══ Input

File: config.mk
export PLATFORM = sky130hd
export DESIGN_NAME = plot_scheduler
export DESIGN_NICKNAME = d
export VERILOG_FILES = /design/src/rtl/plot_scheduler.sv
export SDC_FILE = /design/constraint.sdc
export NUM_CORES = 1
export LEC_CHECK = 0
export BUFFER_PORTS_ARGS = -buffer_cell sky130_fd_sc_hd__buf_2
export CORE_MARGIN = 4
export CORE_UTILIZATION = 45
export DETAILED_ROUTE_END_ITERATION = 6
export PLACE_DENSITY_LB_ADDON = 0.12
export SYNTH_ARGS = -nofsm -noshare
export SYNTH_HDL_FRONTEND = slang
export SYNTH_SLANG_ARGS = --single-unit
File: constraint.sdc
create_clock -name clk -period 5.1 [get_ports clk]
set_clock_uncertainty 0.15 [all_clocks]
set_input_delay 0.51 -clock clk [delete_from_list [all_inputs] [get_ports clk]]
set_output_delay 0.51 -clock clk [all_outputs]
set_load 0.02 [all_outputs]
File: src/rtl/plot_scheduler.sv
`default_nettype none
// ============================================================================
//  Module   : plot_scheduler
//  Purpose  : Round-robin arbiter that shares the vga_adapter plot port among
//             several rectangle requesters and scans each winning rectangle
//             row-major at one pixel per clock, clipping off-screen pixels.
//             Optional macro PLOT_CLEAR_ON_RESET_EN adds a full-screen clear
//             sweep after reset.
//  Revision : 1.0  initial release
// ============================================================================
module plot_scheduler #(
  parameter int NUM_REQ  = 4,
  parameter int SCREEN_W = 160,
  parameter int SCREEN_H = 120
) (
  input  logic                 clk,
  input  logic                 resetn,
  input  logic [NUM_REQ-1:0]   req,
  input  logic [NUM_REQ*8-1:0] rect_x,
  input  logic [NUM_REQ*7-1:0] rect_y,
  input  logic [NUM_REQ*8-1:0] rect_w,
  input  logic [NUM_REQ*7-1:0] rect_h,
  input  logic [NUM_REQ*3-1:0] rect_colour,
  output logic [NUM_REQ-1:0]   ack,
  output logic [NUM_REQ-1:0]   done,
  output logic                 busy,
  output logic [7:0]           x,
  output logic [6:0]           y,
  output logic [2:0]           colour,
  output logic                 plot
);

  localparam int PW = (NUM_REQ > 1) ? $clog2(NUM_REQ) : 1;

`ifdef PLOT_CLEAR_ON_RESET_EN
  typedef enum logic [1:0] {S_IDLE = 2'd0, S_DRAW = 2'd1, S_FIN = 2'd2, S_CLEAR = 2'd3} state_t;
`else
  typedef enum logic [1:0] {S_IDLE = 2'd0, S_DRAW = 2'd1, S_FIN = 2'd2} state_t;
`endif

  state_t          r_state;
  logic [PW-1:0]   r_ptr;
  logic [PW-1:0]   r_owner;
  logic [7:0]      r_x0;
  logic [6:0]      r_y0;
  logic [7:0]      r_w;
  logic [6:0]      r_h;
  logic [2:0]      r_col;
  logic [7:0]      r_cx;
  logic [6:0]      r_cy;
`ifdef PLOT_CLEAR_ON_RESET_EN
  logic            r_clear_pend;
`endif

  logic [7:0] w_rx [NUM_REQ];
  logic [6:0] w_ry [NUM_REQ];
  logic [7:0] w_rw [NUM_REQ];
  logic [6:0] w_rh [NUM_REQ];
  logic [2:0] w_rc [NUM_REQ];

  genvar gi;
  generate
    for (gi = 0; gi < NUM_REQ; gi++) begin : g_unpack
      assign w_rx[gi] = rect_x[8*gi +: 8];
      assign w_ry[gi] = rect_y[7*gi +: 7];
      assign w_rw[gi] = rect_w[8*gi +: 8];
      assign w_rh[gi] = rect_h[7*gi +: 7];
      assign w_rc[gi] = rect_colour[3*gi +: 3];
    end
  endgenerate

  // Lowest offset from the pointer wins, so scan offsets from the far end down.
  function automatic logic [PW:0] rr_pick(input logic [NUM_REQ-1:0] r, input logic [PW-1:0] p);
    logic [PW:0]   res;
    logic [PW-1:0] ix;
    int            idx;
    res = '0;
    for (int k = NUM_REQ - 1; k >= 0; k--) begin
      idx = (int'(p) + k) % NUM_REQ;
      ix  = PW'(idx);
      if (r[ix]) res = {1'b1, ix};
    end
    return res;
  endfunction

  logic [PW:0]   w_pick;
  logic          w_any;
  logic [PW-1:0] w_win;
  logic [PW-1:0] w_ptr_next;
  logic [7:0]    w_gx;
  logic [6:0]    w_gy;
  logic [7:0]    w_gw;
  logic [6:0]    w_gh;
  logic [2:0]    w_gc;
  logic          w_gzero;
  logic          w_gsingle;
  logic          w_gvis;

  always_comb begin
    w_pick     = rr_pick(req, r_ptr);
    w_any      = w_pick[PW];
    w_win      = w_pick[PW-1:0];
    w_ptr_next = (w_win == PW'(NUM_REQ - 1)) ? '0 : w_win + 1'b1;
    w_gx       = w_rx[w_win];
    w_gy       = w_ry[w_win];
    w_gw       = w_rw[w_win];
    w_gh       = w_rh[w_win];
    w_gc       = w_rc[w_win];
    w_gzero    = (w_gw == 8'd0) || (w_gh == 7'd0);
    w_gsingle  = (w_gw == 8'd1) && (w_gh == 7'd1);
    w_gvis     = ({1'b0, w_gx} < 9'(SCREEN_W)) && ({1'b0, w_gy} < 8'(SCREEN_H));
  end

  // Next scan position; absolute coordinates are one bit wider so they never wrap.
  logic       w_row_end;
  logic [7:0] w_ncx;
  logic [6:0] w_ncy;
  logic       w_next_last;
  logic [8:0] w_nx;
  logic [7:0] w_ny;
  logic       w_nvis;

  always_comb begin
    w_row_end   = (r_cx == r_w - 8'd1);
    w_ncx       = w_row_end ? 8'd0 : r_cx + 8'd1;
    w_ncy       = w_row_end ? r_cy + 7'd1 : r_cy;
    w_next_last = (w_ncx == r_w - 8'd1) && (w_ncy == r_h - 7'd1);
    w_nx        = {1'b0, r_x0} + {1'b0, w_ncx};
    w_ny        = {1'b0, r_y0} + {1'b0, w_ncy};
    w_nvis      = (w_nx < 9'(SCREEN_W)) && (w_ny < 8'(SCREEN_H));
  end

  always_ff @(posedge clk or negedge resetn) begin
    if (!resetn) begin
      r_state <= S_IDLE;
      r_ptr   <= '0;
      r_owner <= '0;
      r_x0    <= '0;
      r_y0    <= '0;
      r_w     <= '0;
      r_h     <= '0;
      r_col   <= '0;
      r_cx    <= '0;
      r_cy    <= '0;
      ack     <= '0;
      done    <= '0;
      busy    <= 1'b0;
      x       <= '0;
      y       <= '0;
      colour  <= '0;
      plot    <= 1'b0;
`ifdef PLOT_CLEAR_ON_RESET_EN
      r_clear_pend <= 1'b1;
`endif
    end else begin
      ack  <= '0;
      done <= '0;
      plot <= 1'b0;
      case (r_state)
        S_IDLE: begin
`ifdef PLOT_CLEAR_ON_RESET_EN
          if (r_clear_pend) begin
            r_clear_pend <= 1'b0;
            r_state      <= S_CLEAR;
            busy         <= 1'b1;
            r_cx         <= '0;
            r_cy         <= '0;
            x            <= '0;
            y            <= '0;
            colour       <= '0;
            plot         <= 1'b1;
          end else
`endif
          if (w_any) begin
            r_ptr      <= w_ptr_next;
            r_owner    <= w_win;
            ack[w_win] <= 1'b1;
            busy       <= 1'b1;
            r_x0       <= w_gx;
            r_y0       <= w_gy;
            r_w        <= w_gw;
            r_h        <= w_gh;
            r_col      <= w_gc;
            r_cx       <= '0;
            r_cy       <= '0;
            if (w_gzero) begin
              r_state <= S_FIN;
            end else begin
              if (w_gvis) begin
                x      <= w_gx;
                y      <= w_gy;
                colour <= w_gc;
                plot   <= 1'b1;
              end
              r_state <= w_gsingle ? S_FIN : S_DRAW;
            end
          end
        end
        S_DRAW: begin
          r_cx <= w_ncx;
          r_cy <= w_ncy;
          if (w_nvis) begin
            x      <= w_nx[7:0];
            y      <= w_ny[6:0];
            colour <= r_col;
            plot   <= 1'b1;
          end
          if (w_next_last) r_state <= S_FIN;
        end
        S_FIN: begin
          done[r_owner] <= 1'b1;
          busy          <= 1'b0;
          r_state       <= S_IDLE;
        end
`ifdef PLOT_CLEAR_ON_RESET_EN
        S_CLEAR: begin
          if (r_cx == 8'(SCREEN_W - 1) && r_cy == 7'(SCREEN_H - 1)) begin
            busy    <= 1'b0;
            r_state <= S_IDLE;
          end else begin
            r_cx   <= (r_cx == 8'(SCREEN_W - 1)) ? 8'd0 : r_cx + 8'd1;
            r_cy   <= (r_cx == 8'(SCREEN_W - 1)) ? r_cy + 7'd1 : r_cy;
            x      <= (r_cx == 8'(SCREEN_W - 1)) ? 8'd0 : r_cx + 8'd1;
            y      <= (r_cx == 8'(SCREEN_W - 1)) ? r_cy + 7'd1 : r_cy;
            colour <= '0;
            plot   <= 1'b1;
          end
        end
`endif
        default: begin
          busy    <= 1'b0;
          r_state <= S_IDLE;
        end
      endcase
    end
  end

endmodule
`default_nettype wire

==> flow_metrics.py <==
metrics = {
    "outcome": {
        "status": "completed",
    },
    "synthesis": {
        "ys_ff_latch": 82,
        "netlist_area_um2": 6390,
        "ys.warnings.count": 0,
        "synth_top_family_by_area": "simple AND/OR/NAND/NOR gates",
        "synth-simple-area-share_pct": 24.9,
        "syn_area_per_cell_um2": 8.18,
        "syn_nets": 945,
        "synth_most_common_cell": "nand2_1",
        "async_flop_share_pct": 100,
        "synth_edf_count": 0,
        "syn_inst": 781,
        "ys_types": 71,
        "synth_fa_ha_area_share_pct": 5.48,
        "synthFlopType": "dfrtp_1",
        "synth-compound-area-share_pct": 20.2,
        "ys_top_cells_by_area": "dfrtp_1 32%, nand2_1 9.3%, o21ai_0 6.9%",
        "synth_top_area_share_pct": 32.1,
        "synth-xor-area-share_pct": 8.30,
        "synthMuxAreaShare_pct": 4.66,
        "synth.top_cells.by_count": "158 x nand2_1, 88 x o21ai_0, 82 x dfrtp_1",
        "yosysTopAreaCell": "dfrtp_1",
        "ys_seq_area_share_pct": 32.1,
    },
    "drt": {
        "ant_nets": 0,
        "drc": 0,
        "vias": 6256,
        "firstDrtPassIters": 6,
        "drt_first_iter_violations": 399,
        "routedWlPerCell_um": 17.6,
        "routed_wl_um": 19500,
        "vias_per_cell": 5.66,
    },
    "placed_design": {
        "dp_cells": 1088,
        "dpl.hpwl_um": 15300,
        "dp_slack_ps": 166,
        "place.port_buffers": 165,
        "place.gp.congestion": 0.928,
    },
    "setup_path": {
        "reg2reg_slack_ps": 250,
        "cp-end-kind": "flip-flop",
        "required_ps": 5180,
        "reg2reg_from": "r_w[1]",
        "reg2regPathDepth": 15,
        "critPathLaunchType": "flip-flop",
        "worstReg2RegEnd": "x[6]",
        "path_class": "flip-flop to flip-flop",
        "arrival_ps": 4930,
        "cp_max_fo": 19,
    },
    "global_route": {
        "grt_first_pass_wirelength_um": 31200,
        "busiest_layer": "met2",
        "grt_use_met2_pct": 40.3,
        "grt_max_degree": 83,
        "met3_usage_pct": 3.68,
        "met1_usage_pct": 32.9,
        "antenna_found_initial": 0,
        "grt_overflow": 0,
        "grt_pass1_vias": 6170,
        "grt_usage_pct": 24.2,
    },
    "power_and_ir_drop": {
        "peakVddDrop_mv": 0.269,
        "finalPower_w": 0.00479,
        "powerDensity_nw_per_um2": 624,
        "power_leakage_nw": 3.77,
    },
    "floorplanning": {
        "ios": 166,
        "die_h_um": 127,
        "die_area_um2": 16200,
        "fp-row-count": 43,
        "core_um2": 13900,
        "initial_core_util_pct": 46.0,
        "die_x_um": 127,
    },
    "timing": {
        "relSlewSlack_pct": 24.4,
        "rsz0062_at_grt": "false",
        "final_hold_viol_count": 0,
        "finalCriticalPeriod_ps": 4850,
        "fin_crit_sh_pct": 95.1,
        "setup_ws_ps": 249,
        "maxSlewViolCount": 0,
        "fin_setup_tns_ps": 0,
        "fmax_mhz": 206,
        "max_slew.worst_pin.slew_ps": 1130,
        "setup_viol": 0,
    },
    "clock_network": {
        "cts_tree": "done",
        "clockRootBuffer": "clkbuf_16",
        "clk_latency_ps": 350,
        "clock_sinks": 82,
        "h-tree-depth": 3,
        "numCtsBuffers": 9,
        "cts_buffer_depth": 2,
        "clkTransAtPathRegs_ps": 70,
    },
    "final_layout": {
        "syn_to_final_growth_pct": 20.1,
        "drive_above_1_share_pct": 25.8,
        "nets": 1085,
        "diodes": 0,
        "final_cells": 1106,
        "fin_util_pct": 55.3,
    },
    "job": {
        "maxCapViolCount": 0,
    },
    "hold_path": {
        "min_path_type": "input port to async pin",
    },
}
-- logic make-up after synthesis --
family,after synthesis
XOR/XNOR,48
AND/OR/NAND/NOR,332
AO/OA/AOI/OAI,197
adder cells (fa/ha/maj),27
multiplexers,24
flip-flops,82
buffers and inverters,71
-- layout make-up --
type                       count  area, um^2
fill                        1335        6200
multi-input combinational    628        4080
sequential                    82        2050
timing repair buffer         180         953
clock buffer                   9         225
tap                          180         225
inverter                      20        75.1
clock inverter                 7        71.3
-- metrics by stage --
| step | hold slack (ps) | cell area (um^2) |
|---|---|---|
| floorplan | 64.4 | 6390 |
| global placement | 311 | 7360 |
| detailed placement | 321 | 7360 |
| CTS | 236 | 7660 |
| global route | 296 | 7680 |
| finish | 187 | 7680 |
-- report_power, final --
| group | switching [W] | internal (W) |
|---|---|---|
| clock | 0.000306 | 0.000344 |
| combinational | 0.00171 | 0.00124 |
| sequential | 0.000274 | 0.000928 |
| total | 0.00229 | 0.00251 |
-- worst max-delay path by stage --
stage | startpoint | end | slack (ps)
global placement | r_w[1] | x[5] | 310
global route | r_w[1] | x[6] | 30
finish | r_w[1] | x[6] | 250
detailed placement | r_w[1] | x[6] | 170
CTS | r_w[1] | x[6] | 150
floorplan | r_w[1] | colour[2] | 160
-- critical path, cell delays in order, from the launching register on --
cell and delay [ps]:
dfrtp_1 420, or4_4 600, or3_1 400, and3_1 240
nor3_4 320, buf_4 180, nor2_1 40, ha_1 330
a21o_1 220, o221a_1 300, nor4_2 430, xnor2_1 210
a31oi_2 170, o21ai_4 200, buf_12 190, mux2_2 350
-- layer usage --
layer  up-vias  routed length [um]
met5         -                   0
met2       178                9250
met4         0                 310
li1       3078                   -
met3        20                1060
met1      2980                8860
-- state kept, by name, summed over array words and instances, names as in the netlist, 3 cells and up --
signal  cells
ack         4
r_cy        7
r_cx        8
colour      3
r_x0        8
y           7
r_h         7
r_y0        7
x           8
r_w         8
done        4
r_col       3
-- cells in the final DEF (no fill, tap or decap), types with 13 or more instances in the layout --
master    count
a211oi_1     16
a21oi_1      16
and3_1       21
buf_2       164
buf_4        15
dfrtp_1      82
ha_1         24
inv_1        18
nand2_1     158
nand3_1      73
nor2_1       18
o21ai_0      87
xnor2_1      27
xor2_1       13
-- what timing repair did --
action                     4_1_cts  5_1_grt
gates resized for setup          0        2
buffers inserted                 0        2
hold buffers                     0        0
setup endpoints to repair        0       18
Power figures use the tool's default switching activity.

════

# Exercise details
Your response should contain each line of the listing in which the word "constraint" occurs.

# Task answer
export SDC_FILE = /design/constraint.sdc
File: constraint.sdc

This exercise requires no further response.